Start of SUPPLIED RECORDS

`src/rtl/display_decoder_pkg.sv`:
```
// display_pkg: shared constants, types and segment patterns for the decimal display decoder
package display_pkg;
    localparam int DIGITS = 6;
    localparam int CONV_BITS = 20;
    localparam logic [31:0] DISP_MAX = 32'd999999;
    typedef logic [3:0] seg_digit_t;
    typedef enum logic {IDLE, CONV} state_t;
    localparam logic [6:0] SEG_BLANK = 7'b1111111;
    localparam logic [6:0] SEG_DASH = 7'b0111111;
    localparam logic [6:0] SEG_0 = 7'b1000000;
    localparam logic [6:0] SEG_1 = 7'b1111001;
    localparam logic [6:0] SEG_2 = 7'b0100100;
    localparam logic [6:0] SEG_3 = 7'b0110000;
    localparam logic [6:0] SEG_4 = 7'b0011001;
    localparam logic [6:0] SEG_5 = 7'b0010010;
    localparam logic [6:0] SEG_6 = 7'b0000010;
    localparam logic [6:0] SEG_7 = 7'b1111000;
    localparam logic [6:0] SEG_8 = 7'b0000000;
    localparam logic [6:0] SEG_9 = 7'b0010000;

    function automatic logic [6:0] seg_pattern(input seg_digit_t d);
        case (d)
            4'd0: return SEG_0;
            4'd1: return SEG_1;
            4'd2: return SEG_2;
            4'd3: return SEG_3;
            4'd4: return SEG_4;
            4'd5: return SEG_5;
            4'd6: return SEG_6;
            4'd7: return SEG_7;
            4'd8: return SEG_8;
            4'd9: return SEG_9;
            default: return SEG_BLANK;
        endcase
    endfunction
endpackage

```
`src/rtl/display_decoder_if.sv`:
```
// display_decoder_if: display value in, six active-low seven-segment digits and busy out
interface display_decoder_if;
    logic [31:0] value;
    logic [6:0] hex0, hex1, hex2, hex3, hex4, hex5;
    logic busy;
    modport master (output value, input hex0, hex1, hex2, hex3, hex4, hex5, busy);
    modport slave (input value, output hex0, hex1, hex2, hex3, hex4, hex5, busy);
endinterface

```
`src/rtl/display_decoder_seg7_encode.sv`:
```
// seg7_encode: one BCD digit to an active-low {g,f,e,d,c,b,a} pattern, dash overriding blank
module seg7_encode
    import display_pkg::*;
(
    input  seg_digit_t digit_i,
    input  logic       blank_i,
    input  logic       dash_i,
    output logic [6:0] seg_o
);
    assign seg_o = dash_i ? SEG_DASH : blank_i ? SEG_BLANK : seg_pattern(digit_i);
endmodule

```
`src/rtl/display_decoder.sv`:
```
// display_decoder: sequential double-dabble of a 32-bit word onto six blanked seven-segment digits
module display_decoder
    import display_pkg::*;
(
    input logic clock,
    input logic reset,
    display_decoder_if.slave bus
);
    state_t state_q, state_d;
    logic [19:0] work_q, work_d;
    logic [23:0] bcd_q, bcd_d, dig_q, dig_d;
    logic [22:0] adj;
    logic [4:0] cnt_q, cnt_d;
    logic [31:0] shown_q, shown_d;
    logic ovf_q, ovf_d, ovf_shown_q, ovf_shown_d;
    logic [DIGITS-1:0] blank;
    logic [6:0] seg [DIGITS];

    // the top nibble's carry out falls outside six digits; overflow masks it anyway
    for (genvar k = 0; k < DIGITS - 1; k++) begin : g_adj
        assign adj[4*k +: 4] = bcd_q[4*k +: 4] >= 4'd5 ? bcd_q[4*k +: 4] + 4'd3 : bcd_q[4*k +: 4];
    end
    assign adj[22:20] = bcd_q[23:20] >= 4'd5 ? 3'(bcd_q[23:20] + 4'd3) : bcd_q[22:20];

    always_comb begin
        state_d = state_q;
        work_d = work_q;
        bcd_d = bcd_q;
        cnt_d = cnt_q;
        shown_d = shown_q;
        ovf_d = ovf_q;
        ovf_shown_d = ovf_shown_q;
        dig_d = dig_q;
        if (state_q == IDLE) begin
            if (bus.value != shown_q) begin
                state_d = CONV;
                work_d = bus.value[19:0];
                shown_d = bus.value;
                bcd_d = '0;
                cnt_d = '0;
                ovf_d = bus.value > DISP_MAX;
            end
        end else begin
            bcd_d = {adj, work_q[19]};
            work_d = {work_q[18:0], 1'b0};
            cnt_d = cnt_q + 5'd1;
            if (cnt_q == 5'(CONV_BITS - 1)) begin
                state_d = IDLE;
                dig_d = bcd_d;
                ovf_shown_d = ovf_q;
            end
        end
    end

    always_ff @(posedge clock) begin
        if (reset) begin
            state_q <= IDLE;
            work_q <= '0;
            bcd_q <= '0;
            cnt_q <= '0;
            shown_q <= '0;
            ovf_q <= 1'b0;
            ovf_shown_q <= 1'b0;
            dig_q <= '0;
        end else begin
            state_q <= state_d;
            work_q <= work_d;
            bcd_q <= bcd_d;
            cnt_q <= cnt_d;
            shown_q <= shown_d;
            ovf_q <= ovf_d;
            ovf_shown_q <= ovf_shown_d;
            dig_q <= dig_d;
        end
    end

    // a digit blanks when it and every higher digit are zero; hex0 never blanks
    for (genvar k = 0; k < DIGITS; k++) begin : g_dig
        assign blank[k] = (k > 0) && (dig_q[4*DIGITS-1:4*k] == '0);
        seg7_encode u_seg (
            .digit_i(dig_q[4*k +: 4]),
            .blank_i(blank[k]),
            .dash_i (ovf_shown_q),
            .seg_o  (seg[k])
        );
    end

    assign bus.hex0 = seg[0];
    assign bus.hex1 = seg[1];
    assign bus.hex2 = seg[2];
    assign bus.hex3 = seg[3];
    assign bus.hex4 = seg[4];
    assign bus.hex5 = seg[5];
    assign bus.busy = state_q == CONV;
endmodule

```
`src/flat_wrapper.sv`:
```
// flat-port wrapper written by rule: the top's interface ports become plain ports
module display_decoder_flat import display_pkg::*;
  (clock, reset, bus_value, bus_hex0, bus_hex1, bus_hex2, bus_hex3, bus_hex4, bus_hex5, bus_busy);
  display_decoder_if bus_i ();
  input logic clock;
  input logic reset;
  input wire logic [$bits(bus_i.value)-1:0] bus_value;
  output wire logic [$bits(bus_i.hex0)-1:0] bus_hex0;
  output wire logic [$bits(bus_i.hex1)-1:0] bus_hex1;
  output wire logic [$bits(bus_i.hex2)-1:0] bus_hex2;
  output wire logic [$bits(bus_i.hex3)-1:0] bus_hex3;
  output wire logic [$bits(bus_i.hex4)-1:0] bus_hex4;
  output wire logic [$bits(bus_i.hex5)-1:0] bus_hex5;
  output wire logic [$bits(bus_i.busy)-1:0] bus_busy;
  assign bus_i.value = bus_value;
  assign bus_hex0 = bus_i.hex0;
  assign bus_hex1 = bus_i.hex1;
  assign bus_hex2 = bus_i.hex2;
  assign bus_hex3 = bus_i.hex3;
  assign bus_hex4 = bus_i.hex4;
  assign bus_hex5 = bus_i.hex5;
  assign bus_busy = bus_i.busy;
  display_decoder u_core (.clock(clock), .reset(reset), .bus(bus_i));
endmodule
```
`config.mk`:
```
export PLATFORM = sky130hd
export DESIGN_NAME = display_decoder_flat
export DESIGN_NICKNAME = d
export VERILOG_FILES = /design/src/rtl/display_decoder_pkg.sv /design/src/rtl/display_decoder_if.sv /design/src/rtl/display_decoder_seg7_encode.sv /design/src/rtl/display_decoder.sv /design/src/flat_wrapper.sv
export SDC_FILE = /design/constraint.sdc
export NUM_CORES = 1
export LEC_CHECK = 0
export BUFFER_PORTS_ARGS = -buffer_cell sky130_fd_sc_hd__buf_2
export CAP_MARGIN = 20
export CORE_AREA = 2 2 173 90
export DETAILED_ROUTE_END_ITERATION = 10
export DIE_AREA = 0 0 175 92
export HOLD_SLACK_MARGIN = 0.08
export PLACE_DENSITY = 0.69
export RECOVER_POWER = 50
export SLEW_MARGIN = 20
export SYNTH_ARGS = -nofsm -noshare
export SYNTH_HDL_FRONTEND = slang
export SYNTH_HIERARCHICAL = 1
export SYNTH_SLANG_ARGS = --single-unit
```
`constraint.sdc`:
```
create_clock -name clock -period 3.5 [get_ports clock]
set_input_delay 0.7 -clock clock [delete_from_list [all_inputs] [get_ports clock]]
set_output_delay 0.7 -clock clock [all_outputs]
set_load 0.02 [all_outputs]
```
Word-level counts from Yosys, hierarchy flattened
Memory sizes are Yosys's and may differ from the RTL's. A register that Yosys moved wholly into a read port is not among the register bits.
Index checks and enable logic that the tools add are counted.
Storage, ports and cells
  bits in writable memories: 0
  memory bits (read-only): 672
  output and inout port bits: 43
  memories: 6
  word-level logic and storage cells: 79
  latch bits: 0
  flip-flop bits (word level): 108
  input port bits: 34
Operators by class
  multiplexer cells: 38
  add/subtract/negate cells: 7
  reduce and logical (&&, ||, !) cells: 9
  order comparisons: 7
  div/mod/pow operators: 0
  shift-type cells: 0
  equal/unequal tests: 2
  bitwise logic cells: 1
  $mul: 0
Memories
  (no name shown): words 16, bits a word 7, rd ports 1, clocked after memory_dff 1, wr ports 0, line display_decoder_pkg.sv:22  | case (d)
  (no name shown): words 16, bits a word 7, rd ports 1, clocked after memory_dff 1, wr ports 0, line display_decoder_pkg.sv:22
  (no name shown): words 16, bits a word 7, rd ports 1, clocked after memory_dff 1, wr ports 0, line display_decoder_pkg.sv:22
  (no name shown): words 16, bits a word 7, rd ports 1, clocked after memory_dff 1, wr ports 0, line display_decoder_pkg.sv:22
  (no name shown): words 16, bits a word 7, rd ports 1, clocked after memory_dff 1, wr ports 0, line display_decoder_pkg.sv:22
  (no name shown): words 16, bits a word 7, rd ports 1, clocked after memory_dff 1, wr ports 0, line display_decoder_pkg.sv:22
Operator list (count)
  $mux W7: 11
  $mux W4: 17
  $mux W24: 2
  $mux W20: 2
  $gt A32 B20 Y1 const B: 1
  $ne A32 B32 Y1: 1
  $ge A4 B3 Y1 const B: 6
  $add A4 B2 Y4 const B: 5
  $logic_not A20 Y1: 1
  $logic_not A16 Y1: 1
  $logic_not A12 Y1: 1
  $mux W5: 2
  $logic_not A8 Y1: 1
  $add A5 B1 Y5 const B: 1
  $eq A5 B5 Y1 const B: 1
  $logic_not A4 Y1: 1
  $reduce_and A2 Y1: 2
  $add A3 B2 Y3 const B: 1
  $mux W1: 3
  $mux W3: 1
  $reduce_bool A2 Y1: 1
  $reduce_or A2 Y1: 1
  $not A1 Y1: 1

Depth between registers and ports, before layout
  depth after elaboration: 4
  gate-level depth with buffers: 7
  gate-level depth less buffers: 7

Cells and area by module
Netlist, hierarchy kept.
By module, submodules not included
  display_decoder: cells an instance 658, instances 1, seq. area each 2162.1 um2, area an instance 5519.0 um2
  seg7_encode: cells an instance 30, instances 6, seq. area each 0.0 um2, area an instance 231.5 um2

Worst setup path after synthesis
OpenSTA, ideal clock, no wires.
  kind: register -> output
  start point: register u_core.dig_q[20]
  end point: output port bus_hex1[6]
  data arrival time: 2393 ps
  required time: 2800 ps
  path buffers: 0
  setup slack: 407 ps
  cell stages (with the launch flop): 6
  path through: dfxtp_1 > nor4_1 > and3_1 > and3_1 > nor3_1 > nor3_1
Between the ends
  word-level cells in the longest chain between the ends: 3
Ends and longest elaborated chain
  from (decl): line display_decoder.sv:11  | logic [23:0] bcd_q, bcd_d, dig_q, dig_d;
  from (signal assigned): line display_decoder.sv:73  | dig_q <= dig_d;
  $logic_not A20 Y1: line display_decoder.sv:79  | assign blank[k] = (k > 0) && (dig_q[4*DIGITS-1:4*k] == '0);
  named net u_core.blank[1]: line display_decoder.sv:16  | logic [DIGITS-1:0] blank;
  $mux W7 (2 in a row): line display_decoder_seg7_encode.sv:10  | assign seg_o = dash_i ? SEG_DASH : blank_i ? SEG_BLANK : seg_pattern(digit_i);
  to (decl): line flat_wrapper.sv:9  | output wire logic [$bits(bus_i.hex1)-1:0] bus_hex1;
The timed path passes the listed nets, and every way through them passes these cells.

Worst setup path in the final report
  start point: register u_core.dig_q[23]
  end point: output port bus_hex1[6]
The elaborated chain is that of the path after synthesis.

==> results.md <==
- Clk buf depth: 2
- Reg power frac: 50.2%
- Die Span Y: 92 um
- Crit Path Category: reg -> out
- Post-Synthesis Cells: 838
- Drt total wl: 15700 um
- Area contributors post-synth: dfxtp_1 31%, ha_1 7.8%, nand2b_1 7.0%
- Critical Path RT: 2.80 ns
- Fin. max-slew vios: 23
- Share of layout cells above drive strength 1: 13.5%
- Critical path endpoint category: output port
- Area growth, synth to finish: 10.0%
- Period utilization: 91.0%
- Net Sw Frac: 23.7%
- Unrepaired setup endpoints after global routing: false
- Synth cell count leaders: 108 x dfxtp_1, 82 x nand2_1, 77 x nand2b_1, 69 x o21ai_0, 49 x a21oi_1
- GRT overflow: 0
- Post-Syn Area per Cell: 8.24 sq um
- Synth Register Bits: 108
- P_sw: 613 uW
- Nets: 957
- H-tree levels: 3
- VDD IR max: 0.000228 V
- Clk sink count: 108
- Synth Area in Compound Gates: 14.9%
- Synth cell types: 41
- Sequential area share after synthesis: 31.3%
- Crit path launch type: flip-flop
- DRT Pass-1 Iters: 5
- Final Hold Fails: 0
- Post-synth ARST share: 0%
- CTS root buffer: clkbuf_16
- I/O Buffers: 76
- Least-Margin Pin Slew: 1.55 ns
- CTS resizes: 0
- Rows: 32
- CP max FO: 11
- Largest family of logic cells by synthesized area: simple AND/OR/NAND/NOR gates
- Routed Antenna Nets: 0
- XOR/XNOR Fraction of Synth Area: 5.58%
- Mux contribution to synthesized area: 6.54%
- Drt initial violations: 479
- Gr usage total: 19.8%
- P_int: 1.98 mW
- Static leakage: 2.71 nW
- Arrival time worst endpoint: 2.48 ns
- Hold Slack: 0.463 ns
- Final GP Congestion: 0.804
- Max-cap viol count: 1
- Die X: 175 um
- Initial core utilization: 46.5%
- Largest net degree at the start of global routing: 68
- Worst Hold Class: reg -> reg
- Vias in the first global route: 5144
- CTS tree: yes
- Ant diodes: 0
- Clk Latency, worst-skew pair: 0.34 ns
- Count leader, synth: dfxtp_1
- Failing checks: capacitance limit, slew limit
- Clk slew on worst S/H paths: 0.07 ns
- Detailed placement HPWL: 10800 um
- Initial antenna violation count: 0
- Yosys warnings: 6
- Post-CTS Setup Bufs: 0
- Vias per inst: 5.37
- Synth Area in Simple Gates: 27.3%
- Final Critical Period: 3.18 ns
- First-pass GRT wire length: 26200 um
- Final core occ: 51.2%
- Slew HR: -3.18%
- CTS Hold Bufs: 0
- DR WL/cell: 14.5 um
- Die area: 16100 sq um
- Clock Skew: 0.00926 ns
- Synthesized cell area: 6910 sq um
- Final setup viols: 0
- Top cell type by total area after synthesis: dfxtp_1
- Adder-cell share of the synthesized area: 7.79%
- Comb pwr share: 9.3%
- Post-synth top flop: dfxtp_1
- Status: finished, violations left
- PwrDens: 341 nW/um^2
- TritonCTS Buffers: 9
- DRC violations left: 0
- Total negative slack: 0 ns
- Number of flops mapped to enable cells by yosys: 0
- Core area: 14900 sq um
- Clock power share: 40.6%
- Share of the synthesized area in the top cell type: 31.3%
- Fmax: 314 MHz
- # IOs: 77
- Via count: 5845
[power by group through the flow]
stage	clock network, mW	registers [mW]	logic, mW
after global routing	1.13	1.30	0.261
after global placement	0	1.33	0.235
final	1.05	1.30	0.239
after detailed placement	0	1.33	0.236
after CTS	1.08	1.30	0.237
after floorplan	0	1.32	0.159
[cell type report]
| cell class | instances | area, sq um |
|---|---|---|
| Timing Repair Buffer | 91 | 478 |
| Clock inverter | 3 | 45.0 |
| Sequential cell | 108 | 2160 |
| Fill cell | 1420 | 7260 |
| Tap cell | 204 | 255 |
| Clock buffer | 12 | 267 |
| Inverter | 25 | 93.8 |
| Multi-Input combinational cell | 645 | 4300 |
[state kept, by name (all words and copies together) (netlist names)]
register and count:
u_core/ovf_shown_q 1, u_core/shown_q 32, u_core/cnt_q 5, u_core/dig_q 24, u_core/ovf_q 1, u_core/bus.busy 1
u_core/bcd_q 24, u_core/work_q 20
[cell usage in the layout (no fill, tap or decap), types with 25 or more instances in the layout]
cell type / Yosys / final
a311oi_1: 26 / 26
nand4_1: 31 / 31
o21ai_0: 69 / 69
nor2_1: 48 / 48
nand2_1: 82 / 82
buf_2: 7 / 66
inv_1: 25 / 25
nand2b_1: 77 / 77
dfxtp_1: 108 / 108
nand3_1: 33 / 33
xor2_1: 32 / 32
ha_1: 43 / 43
a21oi_1: 49 / 48
mux2i_1: 44 / 44
[critical path: stages (launching register included)]
cell and delay, ns:
dfxtp_1 0.42, nor4_1 0.31, buf_4 0.21, and3_1 0.38
and3_1 0.35, nor3_1 0.09, nor3_1 0.19, buf_2 0.19
[per-stage QoR]
step           cell area (sq um)  power [mW]  setup WS (ns)  std cells
2_1_floorplan               6920        1.48          0.407        841
3_3_place_gp                7320        1.56          0.688       1073
3_5_place_dp                7320        1.56          0.670       1073
4_1_cts                     7630        2.61          0.326       1088
5_1_grt                     7600        2.69          0.134       1088
6_report                    7600        2.59          0.315       1088
[final timing paths]
check / start / endpoint / slack (ns) / cells after the start
setup / recovery: u_core/dig_q[23] / bus_hex1[6] / 0.32 / 7
hold / removal: u_core/ovf_q / u_core/ovf_shown_q / 0.46 / 2
setup reg to reg: u_core/shown_q[14] / u_core/shown_q[7] / 0.62 / 6
hold reg to reg: u_core/ovf_q / u_core/ovf_shown_q / 0.46 / 2
[kinds of logic (layout without fill, tap and decap cells)]
kind of cell,count (synthesis),count (layout)
mux,45,45
buf+inv,88,131
xor+xnor,44,44
flops,108,108
simple gates,338,338
fa+ha+maj,43,43
compound gates,171,171
other cells,1,4
[routing by layer]
metal	GRT usage, %	up-vias	share of wire (%)
li1	-	3018	-
met1	32.8	2676	56
met2	25.4	143	37
met3	4.27	8	6.3
met4	3.19	0	0.44
met5	0	-	0
Note: power is estimated with default switching activity, not from simulation.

End of SUPPLIED RECORDS

_ACTIVITY_
Extract every line of the records above that contains the word "segment".

_RESPONSE TO THIS EXERCISE_
// display_pkg: shared constants, types and segment patterns for the decimal display decoder
// display_decoder_if: display value in, six active-low seven-segment digits and busy out
// display_decoder: sequential double-dabble of a 32-bit word onto six blanked seven-segment digits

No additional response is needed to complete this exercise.